Go through the records, and copy each line in which the string "localparam" is present.
Segment Start: The input
This design comes from an exercise in tuning for small area on the open sky130 flow, not from production work. The RTL was checked by simulation tests, not by an equivalence proof against the original design. The clock port is modelled as an ideal driver, which makes a skipped or thinned clock tree look cheaper than it is; a real chip needs a root buffer or a tree. No activity file was given, so power comes from the tool's default toggle rates.

==> flow/design.v <==
`timescale 1ns/100ps
module keypad_calc_top (
    input  logic       clk_i,
    input  logic       reset_i,
    input  logic [3:0] key_code_i,
    input  logic       key_detect_i,
    output logic       key_error_o,
    output logic [7:0] result_o,
    output logic       result_valid_o,
    output logic [4:0] result_addr_o
);
    localparam logic [3:0] S_W0   = 4'b0000;   
    localparam logic [3:0] S_C0   = 4'b0001;   
    localparam logic [3:0] S_W1   = 4'b0010;   
    localparam logic [3:0] S_W0V  = 4'b1000;   
    localparam logic [3:0] S_C0V  = 4'b1001;   
    localparam logic [3:0] S_W1V  = 4'b1010;   
    localparam logic [3:0] S_W0R  = 4'b1011;   
    localparam logic [3:0] S_W0W  = 4'b1100;   
    localparam logic [3:0] S_C0W  = 4'b1101;   
    localparam logic [3:0] S_R    = 4'b1110;   
    localparam logic [3:0] S_L    = 4'b1111;   
    logic [3:0] state, state_d;
    logic [3:0] key_q, a_q;
    logic [2:0] op_q;
    logic [6:0] res_q;
    logic checking, key_ok, digit_ok, wr;
    assign digit_ok = !key_q[3] || (!key_q[2] && !key_q[1]);
    always_comb begin
        case (state)
            4'b0011: key_ok = key_q[3] && (key_q[2] || key_q[1]) && !(key_q[2] && key_q[1] && key_q[0]);
            4'b0111: key_ok = &key_q;
            default: key_ok = digit_ok;
        endcase
    end
    assign checking = (!state[3] && state[0]) || state == S_C0V || state == S_C0W;
    assign wr       = state == S_W0W || state == S_C0W;
    assign result_valid_o = state == S_W0V || state == S_C0V || state == S_W1V;
    always_comb begin
        case (state)
            S_L:   state_d = S_R;
            S_R:   state_d = S_W0R;
            S_W0R: state_d = key_detect_i ? S_C0W : S_W0W;
            S_W0W: state_d = key_detect_i ? S_C0V : S_W0V;
            S_C0W: state_d = key_ok ? S_W1V : S_W0V;
            S_W0V: state_d = key_detect_i ? S_C0 : S_W0;
            S_C0V: state_d = key_ok ? S_W1 : S_W0;
            S_W1V: state_d = key_detect_i ? 4'b0011 : S_W1;
            4'b0111: state_d = key_ok ? S_L : 4'b0110;
            default: begin
                if (!state[0]) state_d = key_detect_i ? state | 4'd1 : state;
                else           state_d = key_ok ? state + 4'd1 : state & 4'b1110;
            end
        endcase
    end
    logic mul, sub, lgc;
    assign mul = op_q[2] & op_q[1];
    assign sub = !op_q[2] & op_q[0];
    assign lgc = op_q[2] & !op_q[1];
    logic [6:0] row0, row1, row2, alu_out;
    assign row0 = lgc ? {3'd0, op_q[0] ? (a_q ^ key_q) : (a_q & key_q)}
                : (mul && !key_q[0]) ? 7'd0 : {3'd0, a_q};
    assign row1 = (mul && key_q[1]) ? {2'd0, a_q, 1'b0} : 7'd0;
    assign row2 = lgc ? {3'd0, op_q[0] ? (a_q & key_q) : 4'd0}
                : mul ? (key_q[3] ? {a_q, 3'd0} : (key_q[2] ? {1'b0, a_q, 2'd0} : 7'd0))
                      : ({3'd0, key_q} ^ {7{sub}});
    assign alu_out = row0 + row1 + row2 + {6'd0, sub};
    assign result_o = {res_q[6] & res_q[5], res_q};
    always_ff @(posedge clk_i, posedge reset_i) begin
        if (reset_i) begin
            state          <= S_W0;
            key_error_o    <= 1'b0;
            res_q          <= 7'd0;
            result_addr_o <= 5'd0;
        end else begin
            state          <= state_d;
            key_error_o    <= checking && !key_ok;
            if (wr) begin
                res_q  <= {a_q, op_q};
                result_addr_o <= (result_addr_o == 5'd0 || result_addr_o == 5'd30) ? 5'd3
                                 : result_addr_o + 5'd3;
            end
        end
    end
    always_ff @(posedge clk_i) begin
        key_q <= key_code_i;
        if (state == 4'b0101) begin
            if (digit_ok) {a_q, op_q} <= alu_out;
        end else begin
            if (state == S_C0 || state == S_C0V || state == S_C0W) a_q <= key_q;
            if (state == 4'b0011) op_q <= key_q[2:0];
        end
    end
endmodule
==> flow/config.mk <==
export PLATFORM = sky130hd
export DESIGN_NAME = keypad_calc_top
export DESIGN_NICKNAME = keypad_calc_top
export VERILOG_FILES = /design/flow/design.v
export SDC_FILE = /design/flow/constraint.sdc
export NUM_CORES = 4
export LEC_CHECK = 0
export CAP_MARGIN = 20
export CORE_MARGIN = 2
export CORE_UTILIZATION = 40
export SLEW_MARGIN = 20
==> flow/constraint.sdc <==
create_clock -name core_clock -period 10.0 [get_ports {clk_i}]
set_input_delay 2.0000 -clock core_clock [delete_from_list [all_inputs] [get_ports {clk_i}]]
set_output_delay 2.0000 -clock core_clock [all_outputs]
set_load 0.01 [all_outputs]
standard.sh (not shown) runs the stock make flow with config.mk's settings and CLKGATE_MAP_FILE= SYNTH_SCRIPT=/design/flow/synth_recipe.tcl, a recipe that flattens the netlist after the stock synthesis.
==> flow/flow/run.sh <==
#!/bin/bash
# Standard ORFS synthesis; the combinational logic re-mapped for area with a
# longer ABC run (registers untouched); standard ORFS floorplan and placement
# with small port buffers; a clock tree of one buffer; then the standard ORFS
# routing and finishing. Each tool's full output goes to a log file of its
# own in the work folder.
set -euo pipefail
cd "$(dirname "$0")/.."
W=$(pwd)
export R=$W/orfs/results/$FLOW_PLATFORM/keypad_calc_top/base
KNOBS=("BUFFER_PORTS_ARGS=-buffer_cell sky130_fd_sc_hd__buf_1")
bash standard.sh synth > log_1_synth.log 2>&1
cp $R/1_2_yosys.v $R/1_2_yosys_standard.v
mkdir -p reopt
cp flow/reopt.ys flow/abc.script reopt/
cp $FLOW_HOME/platforms/$FLOW_PLATFORM/lib/sky130_fd_sc_hd__tt_025C_1v80.lib reopt/lib.lib
cp $R/1_2_yosys_standard.v reopt/in.v
sed -i "s/top_name/$FLOW_TOP/" reopt/reopt.ys
(cd reopt && yosys -s reopt.ys) > log_2_reopt.log 2>&1
cp reopt/out.v $R/1_2_yosys.v
rm -f $R/1_synth.odb $R/1_synth.sdc
bash standard.sh "${KNOBS[@]}" place > log_3_place.log 2>&1
CLKBUF=sky130_fd_sc_hd__clkbuf_16 CLKPORT=clk_i openroad -no_init -exit flow/clock_buffer.tcl > log_4_clock.log 2>&1
cp $R/4_1_cts.odb $R/4_cts.odb
sed '/^create_clock/a set_propagated_clock [get_clocks {core_clock}]' $R/3_place.sdc > $R/4_cts.sdc
bash standard.sh "${KNOBS[@]}" finish > log_5_finish.log 2>&1
Other scripts of this flow, unchanged in this note and not shown: flow/flow/abc.script, flow/flow/clock_buffer.tcl, flow/flow/reopt.ys
Change:
--- a/flow/design.v
+++ b/flow/design.v
@@ -58,11 +58,16 @@
     assign sub = !op_q[2] & op_q[0];
     assign lgc = op_q[2] & !op_q[1];
+    logic [3:0] b;
+    assign b = key_q;
+    logic [6:0] m0, m1, m2;
+    assign m0 = {4'd0, a_q[2] & b[0], a_q[1] & b[0], a_q[0] & b[0]};
+    assign m1 = {3'd0, (a_q[2] & b[1]) | (a_q[3] & b[0]), a_q[1] & b[1], a_q[0] & b[1], 1'b0};
+    assign m2 = {a_q[3] & b[3], (a_q[3] & b[2]) | (a_q[2] & b[3]),
+                 (a_q[2] & b[2]) | (a_q[1] & b[3]) | (a_q[3] & b[1]),
+                 (a_q[1] & b[2]) | (a_q[0] & b[3]), a_q[0] & b[2], 2'b0};
     logic [6:0] row0, row1, row2, alu_out;
-    assign row0 = lgc ? {3'd0, op_q[0] ? (a_q ^ key_q) : (a_q & key_q)}
-                : (mul && !key_q[0]) ? 7'd0 : {3'd0, a_q};
-    assign row1 = (mul && key_q[1]) ? {2'd0, a_q, 1'b0} : 7'd0;
-    assign row2 = lgc ? {3'd0, op_q[0] ? (a_q & key_q) : 4'd0}
-                : mul ? (key_q[3] ? {a_q, 3'd0} : (key_q[2] ? {1'b0, a_q, 2'd0} : 7'd0))
-                      : ({3'd0, key_q} ^ {7{sub}});
+    assign row0 = lgc ? {3'd0, op_q[0] ? (a_q ^ b) : (a_q & b)} : mul ? m0 : {3'd0, a_q};
+    assign row1 = mul ? m1 : 7'd0;
+    assign row2 = lgc ? {3'd0, op_q[0] ? (a_q & b) : 4'd0} : mul ? m2 : ({3'd0, b} ^ {7{sub}});
     assign alu_out = row0 + row1 + row2 + {6'd0, sub};
     assign result_o = {res_q[6] & res_q[5], res_q};
@@ -78,6 +83,5 @@
             if (wr) begin
                 res_q  <= {a_q, op_q};
-                result_addr_o <= (result_addr_o == 5'd0 || result_addr_o == 5'd30) ? 5'd3
-                                 : result_addr_o + 5'd3;
+                result_addr_o <= (result_addr_o + 5'd3) | {3'd0, &result_addr_o[4:2], 1'b0};
             end
         end
=>
- register-to-register slack improves by 0.08 ns
- power went up by roughly a tenth
- utilization went down by 0.89 points
- final cell count went down by a few percent
- design area went down by a few percent
- setup slack improves by 0.080 ns
- clock skew is about the same
- combinational power went up by roughly a tenth
- sequential power went up by roughly a tenth
- via count went down by a few percent
In every run of this note, the design's own scripts or RTL, not TritonCTS, make the clock network.

[separate check: timing with driven ports]
How much do the figures lean on ideal ports? The routed layouts below were timed once more, with nothing changed but the port constraints.
Step 1 sets driving cells, clkbuf_16 on the clock port and buf_2 on the other inputs (assumed; they add their load-dependent delay and slew).
Step 2 times the ports against the registers' clock, not the clock port: input delays grow and output delays shrink by t, the midpoint of the rising clock arrivals with the driver on.
Slacks: ideal / step 1 / step 2; pairs: ideal / step 1.
run	t, ns	setup WS [ns]	worst setup path after step 2	pins driven straight from the clock port
the first run	0.191	6.579 / 6.579 / 6.579	register to register	1
the second run	0.198	6.658 / 6.658 / 6.658	register to register	1
After both steps setup and hold are still met in every run listed.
Segment End: The input
### Answer to the problem
    localparam logic [3:0] S_W0   = 4'b0000;   
    localparam logic [3:0] S_C0   = 4'b0001;   
    localparam logic [3:0] S_W1   = 4'b0010;   
    localparam logic [3:0] S_W0V  = 4'b1000;   
    localparam logic [3:0] S_C0V  = 4'b1001;   
    localparam logic [3:0] S_W1V  = 4'b1010;   
    localparam logic [3:0] S_W0R  = 4'b1011;   
    localparam logic [3:0] S_W0W  = 4'b1100;   
    localparam logic [3:0] S_C0W  = 4'b1101;   
    localparam logic [3:0] S_R    = 4'b1110;   
    localparam logic [3:0] S_L    = 4'b1111;   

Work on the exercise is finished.